Hikmah Kasus Century


Dalam putusannya pada 9 April lalu, hakim tunggal Effendi Mukhtar mengabulkan somasi yang diajukan Masyarakat Anti Korupsi Indonesia (MAKI) terhadap Komisi Pemberantasan Korupsi (KPK). Pada salah satu butir putusan, hakim memerintahkan KPK selaku termohon untuk melaksanakan penyidikan dan menetapkan tersangka terhadap Boediono, Muliaman D Hadad, Raden Pardede, dan kawan-kawan. Saat itu Boediono ialah Gubernur Bank Indonesia.Saya duka melihat Pak Boediono dibicarakan di media Massa. Saya yakin tidak ada motif jelek yang memastikan Pak Boed bersalah dan terlibat kasus Bank Century. Kalau beliau terjebak , tidak sengaja, itu dapat di terima. Tetapi situasi saat itu beliau harus menentukan dan menentukan perilaku dalam keadaan genting. Kalau engga negara akan masuk spiral krisis akhir efek sistemik.

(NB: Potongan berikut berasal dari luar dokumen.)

--- flow/run.sh ---
#!/bin/bash
# OpenROAD 26Q1-2900-gdf79404cd8, Yosys 0.63+post, stock flow scripts
make -C /OpenROAD-flow-scripts/flow DESIGN_CONFIG=/design/flow/config.mk WORK_HOME=/design/flow/orfs finish
--- flow/config.mk ---
export PLATFORM = sky130hd
export DESIGN_NAME = top
export DESIGN_NICKNAME = top
export VERILOG_FILES = /design/flow/design.v
export SDC_FILE = /design/flow/constraint.sdc
export NUM_CORES = 4
export LEC_CHECK = 1
export CORE_UTILIZATION = 40
--- flow/constraint.sdc ---
current_design top

set clk_period 3.5
set clk_io_pct 0.2

create_clock -name clk0 -period $clk_period [get_ports {clk}]

set non_clock_inputs [all_inputs -no_clocks]
set_input_delay [expr $clk_period * $clk_io_pct] -clock clk0 $non_clock_inputs
set_output_delay [expr $clk_period * $clk_io_pct] -clock clk0 [all_outputs]
--- flow/design.v ---
module top(
  input clk,
  input rst,
  output reg [15:0] led
);
  reg [31:0] count;
  always @(posedge clk) begin
    if (rst) begin led <= 1; count <= 0; end
    else begin
      if (count == 0) led <= {led[14:0], led[15]};
      count <= (count >= 5000000 ? 32'b0 : count + 1);
    end
  end
endmodule
==> GITHUB_STEP_SUMMARY <==
## PnR job results

| Metric | Value |
|---|---|
| Area leader share | `approximately 49%` |
| Worst Max-Slew Pin Slew | `around 0.8 ns` |
| Biggest area cells | `dfxtp_1 49%, mux2i_1 8.1%, nor3_1 5.6%` |
| Die Y | `72.4 um` |
| Fin. Hold Viols | `0` |
| Psw | `around 0.19 mW` |
| Overall Global Routing Usage | `14.9%` |
| Setup TNS Final | `0 ns` |
| Grt peak-use layer | `met2` |
| Finished Cell Area | `roughly 2300 sq um` |
| Clock latency (worst-skew pair) | `0.30 ns` |
| Postcts setup bufs | `0` |
| Routed wire length | `3390 um` |
| Hold_buf cts | `0` |
| Aoi share | `~7.6%` |
| WP data arrival | `2.44 ns` |
| Combinational power share | `1.0%` |
| Number of global-route vias before repair | `about 1400` |
| Worst path depth | `3` |
| Final setup margin | `1.27 ns` |
| Placer congestion estimate | `around 0.8` |
| Yosys simple share | `25.4%` |
| Ys flops | `48` |
| Die W | `between 70 and 80 um` |
| I/O Buffers | `17` |
| Area grow syn2layout | `17.4%` |
| Crit-path cells | `clkdlybuf4s50_1, a2111o_1, a211oi_1` |
| Setup Viol. Count Final | `0` |
| TritonCTS clock tree | `yes` |
| Synth mux share | `8.09%` |
| Maxcap violations | `0` |
| Pwr Density | `389 nW/um^2` |
| # resized after CTS | `0` |
| Comb area leader | `simple AND/OR/NAND/NOR gates` |
| Unique cell types | `34` |
| M1 GR Usage | `22.4%` |
| First-pass GRT wire length | `a little over 6000 um` |
| RSZ-0062 raised after global routing | `false` |
| Fillcell total | `between 400 and 500` |
| HP Class | `register to register` |
| Tool warning count | `26` |
| Worst-path maximum fanout | `23` |
| Initial antenna violation count | `0` |
| Reg power frac | `61.2%` |
| Register area share after synthesis | `48.5%` |
| Placed Cells | `286` |
| DRT iter0 DRCs | `33` |
| Syn avg cell area | `9.71 sq um` |
| Remaining Overflow, GRT | `0` |
| Critical path endpoint category | `register` |
| Xor/xnor share | `approximately 5.7%` |
| Root buffer cell | `clkbuf_8` |
| Num CTS Buffers | `5` |
| Average wire per standard cell | `11.5 um` |
| DRT antenna net count | `0` |
| Status | `finished clean` |
| Diode count | `0` |
| CTS H-tree lvls | `2` |
| Ratio of cells with drive above 1 in the final layout | `5.29%` |
| Pre-Place Util | `41.7%` |
| Largest net degree at the start of global routing | `24` |
| WS Path Type | `input pin to register` |
| Tmin final | `between 2 and 2.5 ns` |
| Reg2reg setup slack | `around 1.3 ns` |
| Fin cells | `294` |
| Iteration tally of the first detailed-router pass | `4` |
| Io pins | `18` |
| Slowest cell on the critical path | `a2111o_1` |
| Data required, critical path | `3.71 ns` |
| Max-slew headroom | `45.6%` |
| Critical Path Start | `rst` |
| Clk pin slew, worst setup/hold paths | `0.08 ns` |
| Met2 Track Usage GR | `23.4%` |
| Total of warnings raised by yosys | `1` |
| Fin util | `48.9%` |
| Reg2reg path depth | `4` |
| CP peak stage delay | `0.78 ns` |
| # DRC | `0` |
| Crit path launch type | `input pin` |
| Num Clock Sinks | `48` |
| Number of buffers on the longest clock path | `2` |
| Vias post-DR | `1469` |
| Post-DR vias/cell | `5.00` |
| Synth Cell Area | `just under 2000 sq um` |
| Final hold slack | `0.494 ns` |
| Cell row count | `25` |
| Design Power | `0.904 mW` |
| R2R Path Start | `count[2]$_SDFF_PP0_` |
| Adder Share, Synth | `1.26%` |
| Top Family by Delay on Critical Path | `AND-OR/OR-AND gates` |
| VDD IR max | `0.268 mV` |
| Setup slack after placement | `about 0.96 ns` |
| Core area | `4750 sq um` |
| Hpwl dp | `2320 um` |
| Sw Ratio | `20.8%` |
| Met3 Usage GRT | `2.54%` |
| P_leak | `0.711 nW` |
| Clock skew | `0.00664 ns` |
| Hold depth | `1` |
| CP Buf/Inv Count | `1` |
| Slew Viols, Final | `0` |
| DP Area | `~2200 sq um` |
| Fmax | `around 450 MHz` |
| Pint | `0.716 mW` |
| Die Size | `about 5200 sq um` |
| Cells after Synth | `204` |
| Final Cycle Share | `63.8%` |
| Yosys stat area | `1980 sq um` |
| Leading area contributor after synthesis | `dfxtp_1` |
| Clock network power share | `37.8%` |
| Min-delay src | `count[0]$_SDFF_PP0_` |
| Yosys Instances | `204` |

Sebetulnya kasus bank Century ini sederhana. Berawal dari krisis keuangan dari tiga bank yaitu Bank Pikko, Bank Danpac, dan Bank CIC. BI mencari solusi untuk menyelamatkan bank tersebut. Tahun 2001 ada usulan dari Chinkara Capital Ltd yang berdomisili aturan di Kepulauan Bahama ( offshore ) untuk mengakuisisi ketiga bank itu dan kemudian di merger jadi satu. Entah mengapa proses penawaran ini tidak mengikuti standar kepatuhan BI. Tanpa mendalami lebih jauh reputasi calon investor, pada 5 juli 2002, BI tetap melanjutkan proses merger atas ketiga bank tersebut. Semua resiko atas Asset bank berupa Surat Surat Berharga yang semula dinilai macet oleh BI menjadi dinilai lancar alasannya ialah di bail out oleh Chinkara Capital Ltd. Sehingga kewajiban pemenuhan setoran kekurangan modal oleh pemegang saham pengendali (PSP) menjadi lebih kecil dan jadinya rasio kecukupan modal (Capital Adequacy Ratio (CAR)) terpenuhi.

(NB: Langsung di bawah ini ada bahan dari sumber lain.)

$ cat design.v
module sent_rx_control(
	input clk_rx,
	input reset_rx,
	input [2:0] done_pre_data,
	output reg [2:0] enable_crc_check,
	input valid_data_serial,
	input valid_data_enhanced,
	input valid_data_fast,
	input [7:0] id_decode,
	input [15:0] data_decode,
	input config_bit_decode,
	output reg read_enable_store,
	input [11:0] data_fast_in,
	output reg [7:0] id_received,
	output reg [15:0] data_received,
	output reg write_enable_rx,
	output reg [11:0] data_to_fifo_rx
	);
	localparam TWO_FAST_CHANNELS_12_12 = 1;
	localparam ONE_FAST_CHANNELS_12 = 2;
	localparam HIGH_SPEED_ONE_FAST_CHANNEL_12 = 3;
	localparam SECURE_SENSOR = 4;
	localparam SINGLE_SENSOR_12_0 = 5;
	localparam TWO_FAST_CHANNELS_14_10 = 6;
	localparam TWO_FAST_CHANNELS_16_8 = 7;
	reg valid_data_fast_channel;
	reg [11:0] data_fast1_decode;
	reg [11:0] data_fast2_decode;
	reg [2:0] a;
	reg [17:0] saved;
	reg [2:0] count_enable;
	reg count_store;
	reg [5:0] count_frame;
	reg done;
	reg count_rx;
	reg [2:0] count_enable_rx;
	reg done_sent;
 	reg valid;
	reg [2:0] frame_format;
	always @(data_decode or valid) begin
		if(valid) begin
			if(data_decode == 12'h001 || data_decode == 16'h001 ) begin frame_format = TWO_FAST_CHANNELS_12_12; end
			else if(data_decode == 12'h002 || data_decode == 16'h002) begin frame_format = ONE_FAST_CHANNELS_12; end
			else if(data_decode == 12'h003 || data_decode == 16'h003) begin frame_format = HIGH_SPEED_ONE_FAST_CHANNEL_12; end
			else if(data_decode == 12'h004 || data_decode == 16'h004) begin frame_format = SECURE_SENSOR; end
			else if(data_decode == 12'h005 || data_decode == 16'h005) begin frame_format = SINGLE_SENSOR_12_0; end
			else if(data_decode == 12'h006 || data_decode == 16'h006) begin frame_format = TWO_FAST_CHANNELS_14_10; end
			else if(data_decode == 12'h007 || data_decode == 16'h007) begin frame_format = TWO_FAST_CHANNELS_16_8; end	
			else frame_format = 0;
		end
		else frame_format = 0;
	end
	always @(negedge clk_rx or posedge reset_rx) begin
		if(reset_rx) begin
			enable_crc_check <= 0;
			a <= 0;
			read_enable_store <= 0;
			saved <= 0;
			count_store <= 0;
			count_enable <= 0;
			data_fast1_decode <= 0;
			data_fast2_decode <= 0;
			valid_data_fast_channel <= 0;
			count_frame <= 0;
			write_enable_rx <= 0;
			data_to_fifo_rx <= 0;
			done <= 0;
			data_fast1_decode <= 0;
			data_fast2_decode <= 0;
			data_to_fifo_rx <= 0;
			id_received <= 0;
			data_received <= 0;
			valid <= 0;
		end
		else begin
			a <= done_pre_data;
			if(done_pre_data == 3'b000) begin
				if(a != 0) begin enable_crc_check <= a; end	
				else enable_crc_check <= 0;
			end
			if(valid_data_serial || valid_data_enhanced) begin
				id_received <= id_decode;
				data_received <= data_decode;
				valid <= 1;
			end
			if(read_enable_store) read_enable_store <= 0;
		end
	end
	always @(posedge clk_rx or posedge reset_rx) begin
		if(reset_rx) begin
			enable_crc_check <= 0;
			count_rx <= 0;
			count_enable_rx <= 0;
			done_sent <= 0;
		end
		else begin
			if(enable_crc_check == 3'b001 || enable_crc_check == 3'b010 || enable_crc_check == 3'b011) begin saved <= {saved[16:0], valid_data_fast}; enable_crc_check <= 3'b000; end
			case(frame_format)
				TWO_FAST_CHANNELS_12_12: begin
					if(done) begin
						if(count_enable_rx == 6) begin
							write_enable_rx <= 1;
							count_enable_rx <= 0;
							if(!count_rx) begin
								data_to_fifo_rx <= data_fast1_decode; 
								count_rx <= 1; 
							end else begin 
								data_to_fifo_rx <= {data_fast2_decode[3:0],data_fast2_decode[7:4],data_fast2_decode[11:8]}; 
								count_rx <= 0; 
								done <= 0;
								done_sent <= 0;
							end
						end
						else begin count_enable_rx <= count_enable_rx + 1; end
					end
				end
				ONE_FAST_CHANNELS_12 : begin
					if(done) begin
						if(count_enable_rx == 6) begin
							write_enable_rx <= 1;
							count_enable_rx <= 0;
							data_to_fifo_rx <= data_fast1_decode[11:0]; 
							done <= 0;
							done_sent <= 0;
						end
						else begin count_enable_rx <= count_enable_rx + 1; end
					end
				end
				HIGH_SPEED_ONE_FAST_CHANNEL_12: begin
					if(done) begin
						if(count_enable_rx == 6) begin
							write_enable_rx <= 1;
							count_enable_rx <= 0;
							data_to_fifo_rx <= data_fast1_decode[11:0]; 
							done <= 0;
							done_sent <= 0;
						end
						else begin count_enable_rx <= count_enable_rx + 1; end
					end
				end
				SECURE_SENSOR: begin
					if(done) begin
						if(count_enable_rx == 6) begin
							write_enable_rx <= 1;
							count_enable_rx <= 0;
							if(!count_rx) begin
								data_to_fifo_rx <= data_fast1_decode; 
								count_rx <= 1; 
							end else begin 
								count_rx <= 0; 
								done <= 0;
								done_sent <= 0;
							end
						end
						else begin count_enable_rx <= count_enable_rx + 1; end
					end
				end
				SINGLE_SENSOR_12_0: begin
					if(done) begin
						if(count_enable_rx == 6) begin
							write_enable_rx <= 1;
							count_enable_rx <= 0;
							if(!count_rx) begin
								data_to_fifo_rx <= data_fast1_decode; 
								count_rx <= 1; 
							end else begin 
								count_rx <= 0; 
								done <= 0;
								done_sent <= 0;
							end
						end
						else begin count_enable_rx <= count_enable_rx + 1; end
					end
				end
				TWO_FAST_CHANNELS_14_10: begin
					if(done) begin
						if(count_enable_rx == 6) begin
							write_enable_rx <= 1;
							count_enable_rx <= 0;
							if(!count_rx) begin
								data_to_fifo_rx <= {data_fast1_decode}; 
								count_rx <= 1; 
							end else begin 
								data_to_fifo_rx <= {data_fast2_decode[3:0],data_fast2_decode[7:4],data_fast2_decode[9:8]}; 
								count_rx <= 0; 
								done <= 0;
								done_sent <= 0;
							end
						end
						else begin count_enable_rx <= count_enable_rx + 1; end
					end
				end
				TWO_FAST_CHANNELS_16_8: begin
					if(done) begin
						if(count_enable_rx == 6) begin
							write_enable_rx <= 1;
							count_enable_rx <= 0;
							if(!count_rx) begin
								data_to_fifo_rx <= data_fast1_decode; 
								count_rx <= 1; 
							end else begin 
								data_to_fifo_rx <= {data_fast2_decode[11:8],data_fast2_decode[3:0],data_fast2_decode[7:4]}; 
								count_rx <= 0; 
								done <= 0;
								done_sent <= 0;
							end
						end
						else begin count_enable_rx <= count_enable_rx + 1; end
					end
				end
			endcase
			if(write_enable_rx) write_enable_rx <= 0;
		end
	end
	always @(negedge clk_rx or posedge reset_rx) begin
		if(reset_rx) begin
		end
		else begin
			 if( (frame_format == TWO_FAST_CHANNELS_12_12) || (frame_format == SECURE_SENSOR) || (frame_format == SINGLE_SENSOR_12_0) ||
				(frame_format == TWO_FAST_CHANNELS_14_10) || (frame_format == TWO_FAST_CHANNELS_16_8) ) begin
					if(!done_sent) begin
						if(count_frame != 17) begin
							if(count_enable ==1) begin
								count_enable <= 0;
								read_enable_store <= 1;
								if(!count_store) begin
									data_fast1_decode <= data_fast_in;
									count_store <= 1;
								end
								else begin
									data_fast2_decode <= data_fast_in; 
									count_store <= 0; 
									valid_data_fast_channel <= saved[17];
									saved <= {saved[16:0], valid_data_fast};
									count_frame <= count_frame + 1;
									done <= 1;
									done_sent <= 1;
								end
							end else count_enable <= count_enable + 1;
						end else begin read_enable_store <= 0; valid_data_fast_channel <= 0; valid <= 0; count_frame <= 0; end
					end	
				end
			else if ( (frame_format == ONE_FAST_CHANNELS_12) || (frame_format == HIGH_SPEED_ONE_FAST_CHANNEL_12) )  begin
					if(!done_sent) begin
						if(count_frame != 17) begin
							if(count_enable ==1) begin
								count_enable <= 0;
								read_enable_store <= 1;
								data_fast1_decode <= data_fast_in;
								valid_data_fast_channel <= saved[17];
								saved <= {saved[16:0], valid_data_fast};
								count_frame <= count_frame + 1;
								done <= 1;
								done_sent <= 1;
							end else count_enable <= count_enable + 1;
						end else begin read_enable_store <= 0; valid_data_fast_channel <= 0; valid <= 0; count_frame <= 0; end
					end	
				end
			else read_enable_store <= 0;
		end
	end
endmodule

Nah darimana Chinkara Capital Ltd mem bail out itu? Ya pakai surat utang lagi namun di confirmed oleh first class bank. Namun apa yang terjadi kemudian? Selama periode tahun 2005–2008 diketahui bahwa posisi rasio kecukupan modal (Capital Adequacy Ratio (CAR)) Bank Century per 28 Februari 2005 (dua bulan sesudah merger) ialah negatif 132,5%. Apa pasal ? alasannya ialah asset berupa SSB itu tidak likuid. Tetapi BI tetap saja tidak memerintahkan kepada Bank Century melaksanakan Penyisihan Penghapusan Aktiva Produktif (PPAP) terhadap Surat-surat berhaga (SSB) tersebut. Mengapa ? alasannya ialah ada perjanjian Asset Management Agreement (AMA) antara Bank Century dan Telltop Holdings Ltd, Singapore dalam rangka penjualan surat-surat berharga Bank sebesar US$ 203,4 juta.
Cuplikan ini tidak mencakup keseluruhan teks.